Currently it is on the Kennel Club’s ‘at watch’ list, but with just 241 registrations so far this year it looks unlikely to reach the 300 registrations needed to stay off the vulnerable native breeds list.
Caroline Kisko, Kennel Club Secretary, said: “Small dogs are becoming much more popular and whilst in some cases this is because they may be a better fit for particular lifestyles, it is also because people are buying on impulse and going for the most obvious or fashionable choices.
“Discover Dogs is a unique event that lets people meet the wide spectrum of dog breeds, including those whose numbers are so low that they could be at risk of disappearing, so that they all get the chance of a look in. We particularly hope that people will take the time to consider the Pembroke Welsh Corgi as it looks set to become vulnerable by the end of the year.
The French Bulldog (owned by the likes of Jonathan Ross, Reese Witherspoon and Hugh Jackman) is the breed with the biggest increase in popularity, with the Kennel Club seeing a 1232 percent rise from 2003 to 2012.
The popularity of the breed shows no sign of diminishing, with new statistics revealing that registrations with the Kennel Club have risen by 50 percent in the first three quarters of 2013, compared to the same period in 2012. There have been 4,843 registrations so far this year, making it the seventh most popular breed in the UK.
This is followed closely by the Smooth Coated Chihuahua, which has risen in popularity by 700 percent between 2003 and 2012, and in the first three quarters of 2013 has risen by 21 percent, compared to the same period in 2012.
Other big risers in the popularity stakes are the Boston Terrier, Pug and the Long Coated Chihuahua.
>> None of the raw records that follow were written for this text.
`src/rtl/pkt_mem_rd_responder.sv`:
```
// pkt_mem_rd_responder
//
// Responder side of the BPF CPU packet-memory read interface. A read request
// is turned into one or two 32-bit BRAM word fetches. The big-endian field is
// then extracted and zero-extended, and returned with a one-cycle mem_vld. The
// block also terminates the acc/rej verdict strobes into a registered
// done/verdict pair for the buffer manager.
//
// Build option: define PKT_BOUNDS_CHECK_EN to enable the pkt_len bounds check.
// When enabled, a request whose last byte lies at or beyond pkt_len skips the
// BRAM and returns 0 with an oob pulse. When disabled, pkt_len is unused and
// oob is tied low.
//
// Ports:
//   clk, rst_n            clock, asynchronous active-low reset
//   rd_en                 read request strobe (ignored while busy)
//   addr, transfer_sz     byte address and size (00 byte, 01 half, 1x word)
//   resp_data, mem_vld    zero-extended result and its one-cycle valid
//   busy                  read in flight
//   acc, rej              verdict strobes; either one aborts any in-flight read
//   done, verdict         one-cycle verdict pulse and held verdict (1 = accept)
//   pkt_len               packet length in bytes (bounds check)
//   oob                   out-of-bounds flag, pulses with mem_vld
//   bram_rd_en, bram_addr BRAM read port request (combinational)
//   bram_rdata            BRAM read data, one cycle after bram_rd_en

module pkt_mem_rd_responder #(
   parameter int unsigned BYTE_ADDR_WIDTH = 12
) (
   input  logic                       clk,
   input  logic                       rst_n,
   input  logic                       rd_en,
   input  logic [BYTE_ADDR_WIDTH-1:0] addr,
   input  logic [1:0]                 transfer_sz,
   output logic [31:0]                resp_data,
   output logic                       mem_vld,
   output logic                       busy,
   input  logic                       acc,
   input  logic                       rej,
   output logic                       done,
   output logic                       verdict,
   input  logic [BYTE_ADDR_WIDTH:0]   pkt_len,
   output logic                       oob,
   output logic                       bram_rd_en,
   output logic [BYTE_ADDR_WIDTH-3:0] bram_addr,
   input  logic [31:0]                bram_rdata
);

   localparam int unsigned WordAw = BYTE_ADDR_WIDTH - 2;

   typedef enum logic [1:0] {StIdle, StRd1, StRd2, StResp} state_e;

   state_e                     state_q, state_d;
   logic [BYTE_ADDR_WIDTH-1:0] addr_q;
   logic [1:0]                 sz_q;
   logic [31:0]                word_hi_q, word_lo_q;
   logic [31:0]                resp_data_q;
   logic                       mem_vld_q, done_q, verdict_q, oob_q;
   logic                       oob_pend_q;

   logic                       abort;
   logic                       capture;
   logic                       cap_oob;
   logic                       spans;
   logic [2:0]                 sz_bytes_q;
   logic [63:0]                window;
   logic [31:0]                field;

   // Size code to byte count; the reserved code reads a full word.
   function automatic logic [2:0] size_bytes(input logic [1:0] sz);
      unique case (sz)
         2'b00:   size_bytes = 3'd1;
         2'b01:   size_bytes = 3'd2;
         default: size_bytes = 3'd4;
      endcase
   endfunction

   assign abort      = acc | rej;
   assign capture    = (state_q == StIdle) & rd_en & ~abort;
   assign sz_bytes_q = size_bytes(sz_q);
   assign spans      = ({1'b0, addr_q[1:0]} + sz_bytes_q) > 3'd4;

`ifdef PKT_BOUNDS_CHECK_EN
   localparam int unsigned EndW = BYTE_ADDR_WIDTH + 1;
   logic [BYTE_ADDR_WIDTH:0] end_addr;

   // Last byte of the requested field, computed one bit wider so a field
   // running past the top of the buffer still compares against pkt_len.
   assign end_addr = {1'b0, addr} + EndW'(size_bytes(transfer_sz)) - EndW'(1);
   assign cap_oob  = end_addr >= pkt_len;
`else
   logic unused_pkt_len;

   assign unused_pkt_len = ^pkt_len;
   assign cap_oob        = 1'b0;
`endif

   // ---------------------------------------------------------------------
   // FSM: state register
   // ---------------------------------------------------------------------
   always_ff @(posedge clk or negedge rst_n) begin
      if (!rst_n) begin
         state_q <= StIdle;
      end else begin
         state_q <= state_d;
      end
   end

   // ---------------------------------------------------------------------
   // FSM: next state
   // ---------------------------------------------------------------------
   always_comb begin
      state_d = state_q;
      if (abort) begin
         state_d = StIdle;
      end else begin
         unique case (state_q)
            StIdle: begin
               if (capture) begin
                  state_d = cap_oob ? StResp : StRd1;
               end
            end
            StRd1:   state_d = spans ? StRd2 : StResp;
            StRd2:   state_d = StResp;
            StResp:  state_d = StIdle;
            default: state_d = StIdle;
         endcase
      end
   end

   // ---------------------------------------------------------------------
   // FSM: outputs (BRAM request and busy)
   // ---------------------------------------------------------------------
   always_comb begin
      bram_rd_en = 1'b0;
      bram_addr  = '0;
      // Held quiet during reset and on the abort cycle so no stray fetch is
      // issued for a request that is being dropped.
      if (rst_n && !abort) begin
         unique case (state_q)
            StIdle: begin
               if (rd_en && !cap_oob) begin
                  bram_rd_en = 1'b1;
                  bram_addr  = addr[BYTE_ADDR_WIDTH-1:2];
               end
            end
            StRd1: begin
               if (spans) begin
                  bram_rd_en = 1'b1;
                  // Natural overflow wraps to word 0 at the buffer top.
                  bram_addr  = addr_q[BYTE_ADDR_WIDTH-1:2] + WordAw'(1);
               end
            end
            default: ;
         endcase
      end
   end

   assign busy = (state_q != StIdle);

   // ---------------------------------------------------------------------
   // Field extraction from the two-word big-endian window
   // ---------------------------------------------------------------------
   always_comb begin
      window = {word_hi_q, word_lo_q} << {addr_q[1:0], 3'b000};
      unique case (sz_q)
         2'b00:   field = {24'h0, window[63:56]};
         2'b01:   field = {16'h0, window[63:48]};
         default: field = window[63:32];
      endcase
   end

   // ---------------------------------------------------------------------
   // Request capture and word registers
   // ---------------------------------------------------------------------
   always_ff @(posedge clk or negedge rst_n) begin
      if (!rst_n) begin
         addr_q     <= '0;
         sz_q       <= 2'b00;
         oob_pend_q <= 1'b0;
         word_hi_q  <= '0;
         word_lo_q  <= '0;
      end else begin
         if (capture) begin
            addr_q     <= addr;
            sz_q       <= transfer_sz;
            oob_pend_q <= cap_oob;
         end
         if (state_q == StRd1) begin
            word_hi_q <= bram_rdata;
         end
         if (state_q == StRd2) begin
            word_lo_q <= bram_rdata;
         end
      end
   end

   // ---------------------------------------------------------------------
   // Response and verdict registers
   // ---------------------------------------------------------------------
   always_ff @(posedge clk or negedge rst_n) begin
      if (!rst_n) begin
         resp_data_q <= '0;
         mem_vld_q   <= 1'b0;
         oob_q       <= 1'b0;
         done_q      <= 1'b0;
         verdict_q   <= 1'b0;
      end else begin
         mem_vld_q <= (state_q == StResp) & ~abort;
         oob_q     <= (state_q == StResp) & ~abort & oob_pend_q;
         if ((state_q == StResp) && !abort) begin
            resp_data_q <= oob_pend_q ? 32'h0 : field;
         end
         done_q <= abort;
         if (abort) begin
            // Reject wins when both strobes arrive together.
            verdict_q <= acc & ~rej;
         end
      end
   end

   assign resp_data = resp_data_q;
   assign mem_vld   = mem_vld_q;
   assign oob       = oob_q;
   assign done      = done_q;
   assign verdict   = verdict_q;

endmodule

```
Meanwhile, the native Boxer, West Highland White Terrier and Cavalier King Charles Spaniel, which frequently featured in the UK’s most popular breeds, have now dropped out of the top ten.
The West Highland White Terrier has fared particularly badly and dropped in popularity by 60 percent between 2003 and 2012, now totalling fewer than 4,000 annual registrations. It has dropped by a further 30 percent in the first three quarters of this year, compared to the same period last year, managing just 2,390 registrations. It is now only the UK’s eighteenth most popular breed.
Vulnerable Native Breeds
The Pembroke Welsh Corgi has fallen by another 14 percent in the first three quarters of 2013, compared to the same period last year meaning that it is unlikely to exceed the 300 registrations needed to keep it off the vulnerable native breeds list.
Other breeds already on the list that have fared badly in recent years, but which have seen a small revival so far this year include the Old English Sheepdog and the English Setter.
The Old English Sheepdog has fallen by 41 percent over the last ten years (numbering just 429 registrations in 2012), but has revived by 17 percent in the first three quarters of this year, compared to the same period last year, with 321 registrations.
The English Setter, which went onto the list in 2011 and then, after a slow rise in numbers in 2012 went onto the ‘at watch’ list, has also increased by 27 percent so far this year, compared to the same period in 2012, with 268 registrations.